For consumers, the lesson was simple but counterintuitive: watch the 10-year Treasury, not the Fed funds rate. The Fed sets the front end of the curve; everything to the right of about 18 months is set by the bond market's view of where the Fed is going. Mortgage rates respond to the latter, not the former.
Why the relationship has weakened over time
The transmission has historically been tight when three conditions hold: (1) the Fed's reaction function is well-understood by markets, (2) inflation expectations are anchored, and (3) MBS markets are deep and liquid. All three softened materially in the post-COVID era. Forward-guidance language became less consistent across FOMC members; inflation expectations decoupled from the Fed's 2% target through 2022–2023; and the Fed's role as a marginal MBS buyer ended in March 2022, leaving the spread to be cleared by private investors with much smaller balance sheets than the central bank.
The Volcker explainer walks through the analogous story from the 1979–1982 cycle, where the Fed funds rate moved from 11% to 19% to 9% in short order while the 30-year mortgage rate moved from 11% to 18% to 13% — directionally correlated, but with magnitudes and timing that often surprised market participants. The 1980s pattern is instructive: even in a regime with a much more interventionist central bank, the relationship between policy rate and consumer mortgage rate was loose at horizons of months but tight only at horizons of years.
The Fed sets the funds rate. The 10-year Treasury sets the mortgage rate. The relationship between them is the variable that matters — and it is rarely as stable as economists, journalists, or policymakers expect.

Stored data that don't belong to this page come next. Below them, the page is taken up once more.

<file path="src/design/rtt_pkg.sv">
// shared types and constants for the round-trip time estimator
`timescale 1ns / 1ps
`default_nettype none

package rtt_pkg;

	localparam int unsigned SAMPLE_BITS = 16;
	localparam int unsigned COUNT_BITS  = 32;
	localparam int unsigned QUOT_BITS   = 16;

	localparam logic [SAMPLE_BITS-1:0] KEEP_MIN     = 16'd5;
	localparam logic [SAMPLE_BITS-1:0] VAR_RESET    = 16'd5;
	localparam logic [SAMPLE_BITS-1:0] VAR_FLOOR    = 16'd10;
	localparam logic [SAMPLE_BITS-1:0] SMOOTH_FLOOR = 16'd10;

	localparam logic KIND_NORMAL  = 1'b0;
	localparam logic KIND_CONNECT = 1'b1;

	typedef enum logic [2:0] {
		ST_IDLE,
		ST_UPDATE,
		ST_START,
		ST_WAIT,
		ST_EMIT
	} rtt_state_t;

endpackage

`default_nettype wire

</file>
<file path="src/design/rtt_div.sv">
// iterative restoring divider for the running mean, one quotient bit per cycle
`timescale 1ns / 1ps
`default_nettype none

module rtt_div #(
	parameter int unsigned SUM_BITS = 48
) (
	input  wire logic                               clk,
	input  wire logic                               arst_n,
	input  wire logic                               start,
	input  wire logic [SUM_BITS-1:0]                dividend,
	input  wire logic [rtt_pkg::COUNT_BITS-1:0]     divisor,
	output logic                                    done,
	output logic [rtt_pkg::QUOT_BITS-1:0]           quotient
);
	import rtt_pkg::*;

	localparam int unsigned HI_BITS  = SUM_BITS - QUOT_BITS;
	localparam int unsigned CNT_BITS = $clog2(QUOT_BITS);

	logic [HI_BITS-1:0]    hi;
	logic [COUNT_BITS-1:0] rem_q;
	logic [QUOT_BITS-1:0]  low_q;
	logic [CNT_BITS-1:0]   cnt_q;
	logic                  busy_q;
	logic                  done_q;
	logic [COUNT_BITS:0]   trial;
	logic [COUNT_BITS:0]   diff;
	logic                  fits;

	assign hi    = dividend[SUM_BITS-1:QUOT_BITS];
	assign trial = {rem_q, low_q[QUOT_BITS-1]};
	assign diff  = trial - {1'b0, divisor};
	assign fits  = trial >= {1'b0, divisor};

	// control
	always_ff @(posedge clk or negedge arst_n) begin
		if (!arst_n) begin
			busy_q <= 1'b0;
			done_q <= 1'b0;
			cnt_q  <= '0;
		end else begin
			done_q <= 1'b0;
			if (start) begin
				cnt_q <= '0;
				if (divisor == '0 || {{(SUM_BITS){1'b0}}, hi} >=
						{{(SUM_BITS+HI_BITS-COUNT_BITS){1'b0}}, divisor}) begin
					busy_q <= 1'b0;
					done_q <= 1'b1;
				end else begin
					busy_q <= 1'b1;
				end
			end else if (busy_q) begin
				cnt_q <= cnt_q + 1'b1;
				if (cnt_q == CNT_BITS'(QUOT_BITS - 1)) begin
					busy_q <= 1'b0;
					done_q <= 1'b1;
				end
			end
		end
	end

	// datapath: quotient bits shift in behind the dividend bits
	always_ff @(posedge clk) begin
		if (start) begin
			if (divisor == '0) begin
				low_q <= '0;
			end else if ({{(SUM_BITS){1'b0}}, hi} >=
					{{(SUM_BITS+HI_BITS-COUNT_BITS){1'b0}}, divisor}) begin
				low_q <= '1;
			end else begin
				low_q <= dividend[QUOT_BITS-1:0];
			end
			rem_q <= COUNT_BITS'(hi);
		end else if (busy_q) begin
			rem_q <= fits ? diff[COUNT_BITS-1:0] : trial[COUNT_BITS-1:0];
			low_q <= {low_q[QUOT_BITS-2:0], fits};
		end
	end

	assign done     = done_q;
	assign quotient = low_q;

endmodule

`default_nettype wire

</file>
<file path="src/design/rtt_estimator.sv">
// top level of the round-trip time estimator with stream ports
`timescale 1ns / 1ps
`default_nettype none

// Jacobson-style round-trip time estimator. Each input item carries one sample
// in milliseconds (tdata) and its kind (tuser): a normal sample is raised to at
// least 5 ms and updates the minimum, the mean deviation, the smoothed estimate
// and the running sum, count and peak; a connect-acknowledge sample loads the
// smoothed estimate directly and updates the minimum only. Every item yields
// exactly one result item with the state after the update and the running mean
// (sum over count, 0 before the first normal sample, 65535 when it would not
// fit). From acceptance, an item passes through the estimator update, the
// divider start, 16 compare-subtract steps of the divider plus its done
// cycle, and the load of the output register. When the count is zero or the
// mean would not fit, the divider finishes right after its start. The block
// takes one item at a time; it is ready again in the cycle after the result
// is loaded, even while that result still waits downstream. A result that
// still waits when the next one is ready holds the block. Count and sum
// saturate rather than wrap.

module rtt_estimator #(
	parameter int unsigned SUM_BITS = 48
) (
	input  wire logic        clk,
	input  wire logic        arst_n,
	// input items
	input  wire logic        s_tvalid,
	output logic             s_tready,
	input  wire logic [15:0] s_tdata,   // [15:0] sample_ms
	input  wire logic        s_tuser,   // [0] kind
	// result items
	output logic             m_tvalid,
	input  wire logic        m_tready,
	// [15:0] smoothed_rtt, [31:16] rtt_variation, [47:32] min_rtt,
	// [63:48] mean_rtt, [79:64] peak_rtt
	output logic [79:0]      m_tdata
);
	import rtt_pkg::*;

	rtt_state_t state_q, state_d;

	// latched input item
	logic                   kind_q;
	logic [SAMPLE_BITS-1:0] sample_q;

	// estimator state
	logic [SAMPLE_BITS-1:0] smooth_q;
	logic [SAMPLE_BITS-1:0] var_q;
	logic [SAMPLE_BITS-1:0] min_q;
	logic [SAMPLE_BITS-1:0] max_q;
	logic [SUM_BITS-1:0]    sum_q;
	logic [COUNT_BITS-1:0]  count_q;

	// output register
	logic        out_valid_q;
	logic [79:0] out_data_q;

	// sequencer outputs
	logic accept;
	logic div_start;
	logic out_load;

	// update datapath
	logic [SAMPLE_BITS-1:0] keep;
	logic [SAMPLE_BITS-1:0] min_cand;
	logic [SAMPLE_BITS-1:0] diff;
	logic [17:0]            var_sum;
	logic [SAMPLE_BITS-1:0] var_new;
	logic [18:0]            smooth_sum;
	logic [SAMPLE_BITS-1:0] smooth_new;
	logic [SUM_BITS:0]      sum_add;

	logic                   div_done;
	logic [QUOT_BITS-1:0]   div_quot;

	// keep is the clamped sample for normal items
	assign keep     = (sample_q > KEEP_MIN) ? sample_q : KEEP_MIN;
	assign min_cand = (kind_q == KIND_CONNECT) ? sample_q : keep;
	assign diff     = (smooth_q > keep) ? (smooth_q - keep) : (keep - smooth_q);

	// (3*var + diff)/4 and (7*smooth + keep)/8, both still fit 16 bits
	assign var_sum    = 18'(var_q) * 18'd3 + 18'(diff);
	assign var_new    = var_sum[17:2];
	assign smooth_sum = 19'(smooth_q) * 19'd7 + 19'(keep);
	assign smooth_new = smooth_sum[18:3];
	assign sum_add    = {1'b0, sum_q} + (SUM_BITS+1)'(keep);

	assign accept = s_tvalid && s_tready;

	// next state
	always_comb begin
		state_d = state_q;
		unique case (state_q)
			ST_IDLE:   if (s_tvalid) state_d = ST_UPDATE;
			ST_UPDATE: state_d = ST_START;
			ST_START:  state_d = ST_WAIT;
			ST_WAIT:   if (div_done) state_d = ST_EMIT;
			ST_EMIT:   if (!out_valid_q || m_tready) state_d = ST_IDLE;
			default:   state_d = ST_IDLE;
		endcase
	end

	// sequencer outputs
	always_comb begin
		s_tready  = 1'b0;
		div_start = 1'b0;
		out_load  = 1'b0;
		unique case (state_q)
			ST_IDLE:   s_tready = 1'b1;
			ST_START:  div_start = 1'b1;
			ST_EMIT:   out_load = !out_valid_q || m_tready;
			default:   ;
		endcase
	end

	always_ff @(posedge clk or negedge arst_n) begin
		if (!arst_n) begin
			state_q <= ST_IDLE;
		end else begin
			state_q <= state_d;
		end
	end

	// input item capture
	always_ff @(posedge clk) begin
		if (accept) begin
			kind_q   <= s_tuser;
			sample_q <= s_tdata;
		end
	end

	// estimator state update, once per item
	always_ff @(posedge clk or negedge arst_n) begin
		if (!arst_n) begin
			smooth_q <= '0;
			var_q    <= VAR_RESET;
			min_q    <= '0;
			max_q    <= '0;
			sum_q    <= '0;
			count_q  <= '0;
		end else if (state_q == ST_UPDATE) begin
			// minimum: zero means none seen yet
			if (min_q == '0 || min_cand < min_q) begin
				min_q <= min_cand;
			end
			if (kind_q == KIND_CONNECT) begin
				smooth_q <= sample_q;
			end else begin
				var_q    <= (var_new < VAR_FLOOR) ? VAR_FLOOR : var_new;
				smooth_q <= (smooth_new < SMOOTH_FLOOR) ? SMOOTH_FLOOR : smooth_new;
				if (count_q != '1) begin
					count_q <= count_q + 1'b1;
				end
				// saturate the sum on carry out
				sum_q <= sum_add[SUM_BITS] ? '1 : sum_add[SUM_BITS-1:0];
				if (keep > max_q) begin
					max_q <= keep;
				end
			end
		end
	end

	// divider for sum over count
	rtt_div #(
		.SUM_BITS (SUM_BITS)
	) u_div (
		.clk      (clk),
		.arst_n   (arst_n),
		.start    (div_start),
		.dividend (sum_q),
		.divisor  (count_q),
		.done     (div_done),
		.quotient (div_quot)
	);

	// output register, decouples the result from the next input item
	always_ff @(posedge clk or negedge arst_n) begin
		if (!arst_n) begin
			out_valid_q <= 1'b0;
		end else if (out_load) begin
			out_valid_q <= 1'b1;
		end else if (m_tready) begin
			out_valid_q <= 1'b0;
		end
	end

	always_ff @(posedge clk) begin
		if (out_load) begin
			out_data_q <= {max_q, div_quot, min_q, var_q, smooth_q};
		end
	end

	assign m_tvalid = out_valid_q;
	assign m_tdata  = out_data_q;

`ifndef NO_ASSERTIONS
	// a normal sample always leaves the deviation at or above its floor
	a_var_floor: assert property (@(posedge clk) disable iff (!arst_n)
		(state_q == ST_UPDATE && kind_q == KIND_NORMAL) |=> (var_q >= VAR_FLOOR))
		else $error("deviation below floor after normal sample");

	// the divider only finishes while the sequencer waits for it
	a_div_done: assert property (@(posedge clk) disable iff (!arst_n)
		div_done |-> (state_q == ST_WAIT))
		else $error("divider done outside wait state");

	// any counted sample leaves a nonzero peak
	a_peak: assert property (@(posedge clk) disable iff (!arst_n)
		(count_q != '0) |-> (max_q >= KEEP_MIN))
		else $error("peak missing with nonzero count");

	// the running sum never falls
	a_sum_mono: assert property (@(posedge clk) disable iff (!arst_n)
		(state_q == ST_UPDATE) |=> (sum_q >= $past(sum_q)))
		else $error("running sum decreased");

	// no new item while an earlier one is still in the update or divide
	a_one_item: assert property (@(posedge clk) disable iff (!arst_n)
		s_tready |-> (state_q == ST_IDLE && !div_done))
		else $error("ready while an item is in flight");
`endif

endmodule

`default_nettype wire
</file>
<file path="config.mk">
export PLATFORM = sky130hd
export DESIGN_NAME = rtt_estimator
export DESIGN_NICKNAME = d
export VERILOG_FILES = /design/src/design/rtt_pkg.sv /design/src/design/rtt_div.sv /design/src/design/rtt_estimator.sv
export SDC_FILE = /design/constraint.sdc
export NUM_CORES = 1
export LEC_CHECK = 0
export BUFFER_PORTS_ARGS = -buffer_cell sky130_fd_sc_hd__buf_4
export CORE_ASPECT_RATIO = 0.75
export CORE_UTILIZATION = 30
export CTS_CLUSTER_DIAMETER = 80
export DETAILED_ROUTE_END_ITERATION = 10
export PLACE_DENSITY = 0.46
export REMOVE_ABC_BUFFERS = 1
export SLEW_MARGIN = 20
export SYNTH_ARGS = -nofsm -noshare
export SYNTH_HDL_FRONTEND = slang
export SYNTH_SLANG_ARGS = --single-unit
export TNS_END_PERCENT = 5
</file>
<file path="constraint.sdc">
create_clock -name clk -period 5.95 [get_ports clk]
set_clock_uncertainty 0.2 [all_clocks]
set_input_delay 1.19 -clock clk [delete_from_list [all_inputs] [get_ports clk]]
set_output_delay 1.19 -clock clk [all_outputs]
set_load 0.02 [all_outputs]
</file>
==> results.md, run 1 <==
- Worst Path Max Fanout: 4
- GR Util met2: 23.5%
- Met3 Resource Use GR: 3.17%
- Antenna cells: 0
- Most Frequent Cell on Critical Path: a21o_1
- Boundary pin count: approximately 100
- Slew Viols, Final: 0
- CORE AREA: 67300 um^2
- Post-synth EDFFs: 145
- # DRC: 0
- Maxcap violations: 0
- Setup crit start kind: register
- Num rows: 82
- Router iterations before antenna repair: 5
- Crit Path Class: register to register
- Worst EP required: approximately 6200 ps
- Area growth syn-to-layout: 18.9%
- Synth area leader: edfxtp_1
- Async SR Flop Fraction: 51.5%
- Vias in the first global route: roughly 16000
- DR iter-0 viols: 1198
- Yosys warns: 0
- Number of port buffers: 102
- TritonCTS clock tree: done
- Global route overflow: 0
- Setup WS pre-CTS: -599 ps
- CTS root buffer: clkbuf_16
- Initial Util: between 30 and 40%
- Sink Count: around 300
- Hpwl dp: 47.7 mm
- Leading post-synthesis cells by cell area: edfxtp_1 (21%), dfrtp_1 (18%), ha_1 (11%), fa_1 (4.8%), a21oi_1 (3.6%)
- All-layer global routing usage: 17.8%
- Worst min-delay path class: register to register
- Crit path max-delay cell type: fa_1
- Placer Congestion: 0.868
- Most Crowded Layer GR: met1
- CP arrival: 6420 ps
- Final worst slack: -200 ps
- Met1 Track Usage GR: 29.3%
- Die area: 69600 um^2
- Syn_area_per_cell: 9.76 um^2
- Clock Latency Late Sink: 560 ps
- Via density: slightly above 5
- Fmax: 0.163 GHz
- CTS max path bufs: 3
- Most used DFF post-synth: dfrtp_1
- Worst-Margin Slew: 1070 ps
- Critical Path Max Stage Delay: 520 ps
- Mapped Cells: 2108
- Wire per inst: between 15 and 20 um
- Worst-path clk slew: 60 ps
- Crit. End Element: register
- Hold Buf Count CTS: 0
- Fin. Hold Viols: 0
- Synth unique cells: 95
- Setup tns final: -692 ps
- Vias post-DR: roughly 16000
- Layout Nets: 2543
- Seq/Total Area, Yosys: approximately two fifths
- Global-route wire length before repair: 97.1 mm
- Final setup fails: 4
- Routed wire length: 62.2 mm
- Failing checks: setup timing
- Die Y: 229 um
- Share of the synthesized area in the top cell type: about a fifth
- Share of layout cells above drive strength 1: 16.6%
- Minimum clock period: 6150 ps
- Slew margin rel.: 28.2%
- Setup repair after global routing missed its margin: true
- Final core utilization: 36.4%
- Hold slack: about 250 ps
- Initial antenna violation count: 1
- Inserted Clock Buffers: 36
- Chip width: 304 um
- H-tree Lvls: 2
- #FFs+latches synth: about 300
- Outcome: complete, but fails checks
- Remaining antenna violation count after routing: 0
- Largest net degree at the start of global routing: 81
- Synthesized cell area: 20600 um^2
- Final Cycle Share: 103%
worst paths after layout:
check,start,to,slack (ps),cells after the start
worst max-delay path,sample_q[14],var_q[3],-200,29
worst min-delay path,max_q[9],m_tdata[73],250,0
worst max register to register,sample_q[14],var_q[3],-200,29
worst min register to register,max_q[9],m_tdata[73],250,0
max in group asynchronous,arst_n,count_q[9],4020,2
min in group asynchronous,arst_n,var_q[14],440,1
logic make-up after synthesis:
| family | share of synthesized area, % |
|---|---|
| AO/OA/AOI/OAI | 15.8 |
| flip-flops | 39.9 |
| XOR/XNOR | 5.07 |
| buffers and inverters | 4.88 |
| multiplexers | 2.94 |
| AND/OR/NAND/NOR | 15.6 |
| adder cells (fa/ha/maj) | 15.8 |
what timing repair did:
item / CTS / global route
resized for setup: 23 / 26
pin swaps: 14 / 24
buffers inserted: 6 / 4
setup endpoints to repair: 7 / 10
layout by cell type (no fill, tap or decap), drive strengths merged, types with 10 or more instances in the layout:
cell type  Yosys  layout
nor3          66      66
dfrtp        152     152
nor2b         14      14
mux2          11      11
o211ai        10      10
nor2         157     157
and2          10      10
a21oi        148     148
xor2          43      43
o21a          24      24
a21o          57      57
o21bai        15      15
or3           12      12
fa            49      49
nand3         64      64
nor4          25      25
o21ai        119     119
nand4         52      52
mux2i         48      48
ha           182     182
a211oi        18      18
nand2b        12      12
xnor2         76      76
nand2        177     177
buf           28     239
edfxtp       145     145
inv          150     151
clkbuf        66      53
a31oi         31      31
and3          23      23
metrics by stage:
step                      instances  instance area, um^2
after floorplan                2014                20100
after global placement         3125                23000
after detailed placement       3125                23000
after CTS                      3196                24300
after global routing           3200                24500
final                          3200                24500
metal layers:
| metal | routed length (um) | vias up | share of wire [%] |
|---|---|---|---|
| met2 | 23600 | 382 | 38 |
| met3 | 3400 | 63 | 5.5 |
| li1 | - | 7972 | - |
| met5 | 0 | - | 0 |
| met4 | 944 | 0 | 1.5 |
| met1 | 34300 | 8071 | 55 |
Yosys cell counts, types with 14 or more instances:
cell type  count
fa_1          49
nor4_1        21
ha_1         182
mux2i_1       48
edfxtp_1     145
and3_1        21
inv_1        150
nand4_1       50
nor2_1       155
o21ai_0       99
nor3_1        64
dfrtp_1      152
a21oi_1      147
a21o_1        56
a31oi_1       31
nand3_1       63
xnor2_1       76
nand2_1      175
o21a_1        24
buf_2         21
o21bai_1      14
o21ai_1       19
xor2_1        43
nor2b_1       14
clkbuf_1      64
a211oi_1      18
worst max-delay path: cells and delay by family, from the launching register on:
family          cells  cell delay, ps
compound gates     12            2090
xor+xnor            1             300
fa+ha+maj           4            1260
buf+inv             4             500
flops               1             400
simple gates        8            1300
cell type report:
cell class / count / area, um^2
clock buffers: 53 / 1020
clock inverters: 12 / 183
fillers: 6783 / 42800
inverters: 150 / 563
multi-input cells: 1565 / 11600
flip-flops and latches: 299 / 8210
well taps: 882 / 1100
repair buffers: 239 / 1810
flip-flops by register name, summed over array words and instances, names as in the netlist, 3 cells and up:
| signal | cells |
|---|---|
| sum_q | 48 |
| count_q | 32 |
| u_div.rem_q | 32 |
| m_tdata | 80 |
| u_div.cnt_q | 4 |
| u_div.quotient | 16 |
| sample_q | 16 |
| state_q | 3 |
| min_q | 16 |
| var_q | 16 |
| smooth_q | 16 |
| max_q | 16 |
Power of run 1 is left out: the tool's default activity adds up to more than one toggle a clock period on the data nets, which glitch-free logic cannot reach.
==> run 2: changes to the inputs <==
--- a/config.mk
+++ b/config.mk
@@ -10,6 +10,7 @@
 export CORE_UTILIZATION = 30
 export CTS_CLUSTER_DIAMETER = 80
 export DETAILED_ROUTE_END_ITERATION = 10
+export MAX_ROUTING_LAYER = met4
 export PLACE_DENSITY = 0.46
 export REMOVE_ABC_BUFFERS = 1
 export SLEW_MARGIN = 20
==> results.md, run 2 (synthesis results as in run 1) <==
- Outcome: complete, but fails checks
- Failing checks: setup timing
- Wire per inst: 19.6 um
- Worst reg2reg path depth: 29
- Largest net degree at the start of global routing: 77
- Boundary pin count: between 100 and 150
- Setup crit start kind: register
- Worst Path Max Fanout: 4
- Routed wire length: 62.7 mm
- Layout Nets: 2547
- Commonest non-fill, non-tap cells in the layout: buf_4 (236), ha_1 (178), nand2_1 (173)
- Global-route wire length before repair: 97.3 mm
- Worst-Margin Slew: 1120 ps
- Minimum clock period: 6060 ps
- TritonCTS clock tree: done
- CP arrival: about 6300 ps
- Die area: 69600 um^2
- Remaining antenna violation count after routing: 0
- Area growth syn-to-layout: 19.2%
- Via density: ~5.2
- Setup WS pre-CTS: -680 ps
- Final core utilization: 36.4%
- Global route overflow: 0
- Crit path max-delay cell type: fa_1
- Router iterations before antenna repair: 5
- Die Y: 229 um
- Vias post-DR: 16500
- Worst EP required: about 6200 ps
- Hold Crit Endpoint: m_tdata[75]
- Dpl cells: ~3100
- DR top layer: met4
- Fmax: ~0.16 GHz
- Final Cycle Share: 102%
- Hold Path Depth: 0
- Vias in the first global route: 15900
- Hold_sp: max_q[11]
- Setup repair after global routing missed its margin: true
- Largest register FFs: 80
- Wl on met1: 34.9 mm
- Crit Reg-Reg Startpoint: sample_q[5]
- Crit Path Class: register to register
- H-tree Lvls: 2
- Initial Util: 30.6%
- Worst-path clk slew: about 60 ps
- CTS max path bufs: 3
- Slew margin rel.: 25.0%
- Share of layout cells above drive strength 1: 17.0%
- All-layer global routing usage: 18.4%
- Clock Latency Late Sink: 570 ps
- Antenna cells: 0
- DR iter-0 viols: ~1100
- Critical Path Max Stage Delay: about 460 ps
- Worst min-delay path class: register to register
- CTS root buffer: clkbuf_16
- Initial antenna violation count: 0
- Final Instance Area: 24500 um^2
- CORE AREA: 67300 um^2
- R2R Setup Slk: -110 ps
- Placer Congestion: 0.856
- Inserted Clock Buffers: 37
- Num rows: 82
- WL met2: 23.7 mm
- Reg2reg end: var_q[3]
- Buffers & Inverters on Critical Path: 4
- Fin. Hold Viols: 0
- Post-Layout Cell Count: 3206
- Hpwl dp: between 40 and 50 mm
- Slew Viols, Final: 0
- Most common cell after layout, fill and taps aside: buf_4
- DR WL met3: 3.09 mm
- # DRC: 0
- Sink Count: 299
- Maxcap violations: 0
- Delay-heaviest family, CP: compound AO/OA/AOI/OAI gates
- Final worst slack: -111 ps
- Number of port buffers: 102
- DP Area: 23000 um^2
- Crit. End Element: register
- Chip width: 304 um
- Final setup fails: 4
[run 2: cell count changes in the layout (fill, tap and decap cells not counted), moves of 2 or more]
cell / delta
o21ai_1: -3
clkinv_1: +4
nor4_2: +2
buf_4: +2
clkbuf_1: -6
o21ai_2: +2
ha_1: -2
a221oi_2: -2
a221oi_1: +2
nor4_4: -2
clkbuf_16: +2
bufinv_16: -2
[run 2: worst max path at each step]
stage | startpoint | endpoint | slack [ps] | cells past startpoint
after floorplan | sample_q[14] | var_q[0] | -130 | 26
after global placement | sample_q[14] | var_q[3] | -470 | 28
after detailed placement | sample_q[5] | var_q[3] | -680 | 28
after CTS | sample_q[9] | var_q[3] | -120 | 27
after global routing | sample_q[14] | var_q[3] | -390 | 29
final | sample_q[5] | var_q[3] | -110 | 29
[run 2: metal layers]
layer	track usage (%)	vias up
met5	-	-
met4	3.66	0
met3	2.79	60
met2	23.3	377
met1	29.8	8074
li1	-	8000
[run 2: stage by stage]
stage / hold WS [ps] / setup TNS, ps
2_1_floorplan: 225 / -445
3_3_place_gp: 229 / -1990
3_5_place_dp: 230 / -3250
4_1_cts: 245 / -339
5_1_grt: 253 / -1740
6_report: 244 / -301
[run 2: what timing repair did]
action	in CTS	in global routing
resized for setup	37	13
setup buffers	11	3
pin swaps	25	21
setup endpoints to repair	9	10
hold buffers	0	0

For practical guidance: consumers tracking mortgage-rate prospects should watch the 10-year Treasury yield daily, watch the MBS-to-Treasury spread weekly, and largely ignore Fed funds rate changes except as one input into the 10-year's expectations curve. The 30-year fixed mortgage rate's history since 1971 — the full PMMS series — demonstrates that the moments mortgage rates have moved most decisively in either direction (1981 peak, 1993 trough, 2003 trough, 2021 trough, 2023 peak) have all been long-end Treasury events, not Fed funds events.